(Dataset entries)

== Segment start ==

[config.mk]
export PLATFORM = sky130hd
export DESIGN_NAME = sarlock_key_loader_flat
export DESIGN_NICKNAME = d
export VERILOG_FILES = /design/src/rtl/sarlock_key_loader_if.sv /design/src/rtl/sarlock_key_loader.sv /design/src/flat_wrapper.sv
export SDC_FILE = /design/constraint.sdc
export NUM_CORES = 1
export LEC_CHECK = 0
export ABC_AREA = 1
export BUFFER_PORTS_ARGS = -buffer_cell sky130_fd_sc_hd__clkbuf_2
export CORE_ASPECT_RATIO = 0.8
export CORE_UTILIZATION = 40
export CTS_BUF_LIST = sky130_fd_sc_hd__clkbuf_8
export CTS_CLUSTER_DIAMETER = 200
export DETAILED_ROUTE_END_ITERATION = 8
export PLACE_DENSITY = 0.66
export REMOVE_ABC_BUFFERS = 1
export SYNTH_ARGS = -nofsm -noshare
export SYNTH_HDL_FRONTEND = slang
export SYNTH_SLANG_ARGS = --single-unit
export TNS_END_PERCENT = 50
[constraint.sdc]
create_clock -name clk -period 1.2 [get_ports clk]
set_input_delay 0.24 -clock clk [delete_from_list [all_inputs] [get_ports clk]]
set_output_delay 0.24 -clock clk [all_outputs]
set_load 0.01 [all_outputs]
==> src/rtl/dmni_mem_arbiter.sv <==
// dmni_mem_arbiter: shares one scratchpad port between CPU and DMNI DMA with a DMA burst quota.
module dmni_mem_arbiter #(
  parameter int DMA_QUOTA = 8
) (
  input  logic        clk_i,
  input  logic        rst_i,
  input  logic        cpu_req_i,
  input  logic [3:0]  cpu_we_i,
  input  logic [31:0] cpu_addr_i,
  input  logic [31:0] cpu_data_i,
  output logic        cpu_gnt_o,
  output logic        cpu_rvalid_o,
  output logic [31:0] cpu_data_o,
  input  logic        dma_req_i,
  input  logic [3:0]  dma_we_i,
  input  logic [31:0] dma_addr_i,
  input  logic [31:0] dma_data_i,
  output logic        dma_gnt_o,
  output logic        dma_rvalid_o,
  output logic [31:0] dma_data_o,
  output logic        mem_en_o,
  output logic [3:0]  mem_we_o,
  output logic [31:0] mem_addr_o,
  output logic [31:0] mem_data_o,
  input  logic [31:0] mem_data_i
);
  localparam int CW = $clog2(DMA_QUOTA + 1);
  localparam logic [CW-1:0] QUOTA = CW'(DMA_QUOTA);
  typedef enum logic [1:0] {OWN_NONE, OWN_CPU, OWN_DMA} owner_e;
  logic [CW-1:0] run_cnt_q, run_cnt_d;
  owner_e rd_owner_q, rd_owner_d;
  logic dma_win;
  always_comb begin
    dma_win = dma_req_i & (~cpu_req_i | (run_cnt_q < QUOTA));
    dma_gnt_o = ~rst_i & dma_win;
    cpu_gnt_o = ~rst_i & cpu_req_i & ~dma_win;
    mem_en_o = cpu_gnt_o | dma_gnt_o;
    mem_we_o = cpu_gnt_o ? cpu_we_i : dma_gnt_o ? dma_we_i : '0;
    mem_addr_o = cpu_gnt_o ? cpu_addr_i : dma_gnt_o ? dma_addr_i : '0;
    mem_data_o = cpu_gnt_o ? cpu_data_i : dma_gnt_o ? dma_data_i : '0;
    run_cnt_d = (dma_gnt_o & cpu_req_i) ? ((run_cnt_q == QUOTA) ? QUOTA : run_cnt_q + 1'b1) : '0;
    rd_owner_d = (cpu_gnt_o && cpu_we_i == '0) ? OWN_CPU : (dma_gnt_o && dma_we_i == '0) ? OWN_DMA : OWN_NONE;
    // a read in flight when reset hits is dropped; the requester re-issues
    cpu_rvalid_o = ~rst_i & (rd_owner_q == OWN_CPU);
    dma_rvalid_o = ~rst_i & (rd_owner_q == OWN_DMA);
    cpu_data_o = mem_data_i;
    dma_data_o = mem_data_i;
  end
  always_ff @(posedge clk_i) begin
    if (rst_i) begin
      run_cnt_q <= '0;
      rd_owner_q <= OWN_NONE;
    end else begin
      run_cnt_q <= run_cnt_d;
      rd_owner_q <= rd_owner_d;
    end
  end
endmodule
$ cat config.mk
export PLATFORM = sky130hd
export DESIGN_NAME = instruction_fetch_unit
export DESIGN_NICKNAME = d
export VERILOG_FILES = /design/src/rtl/instruction_fetch_unit.sv
export SDC_FILE = /design/constraint.sdc
export NUM_CORES = 1
export LEC_CHECK = 0
export CORE_ASPECT_RATIO = 1.4
export CORE_MARGIN = 2
export CORE_UTILIZATION = 25
export CTS_BUF_LIST = sky130_fd_sc_hd__clkbuf_2
export CTS_CLUSTER_SIZE = 12
export DETAILED_ROUTE_END_ITERATION = 8
export SLEW_MARGIN = 25
export SYNTH_ARGS = -nofsm -noshare
export SYNTH_HDL_FRONTEND = slang
export SYNTH_SLANG_ARGS = --single-unit
export TNS_END_PERCENT = 50
$ cat constraint.sdc
create_clock -name clock -period 1.6 [get_ports clock]
set_input_delay 0.32 -clock clock [delete_from_list [all_inputs] [get_ports clock]]
set_output_delay 0.32 -clock clock [all_outputs]
set_load 0.01 [all_outputs]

== Segment end ==

• What to work on
For the word "period", show every line of the entries that holds it.

• Response area
create_clock -name clk -period 1.2 [get_ports clk]
create_clock -name clock -period 1.6 [get_ports clock]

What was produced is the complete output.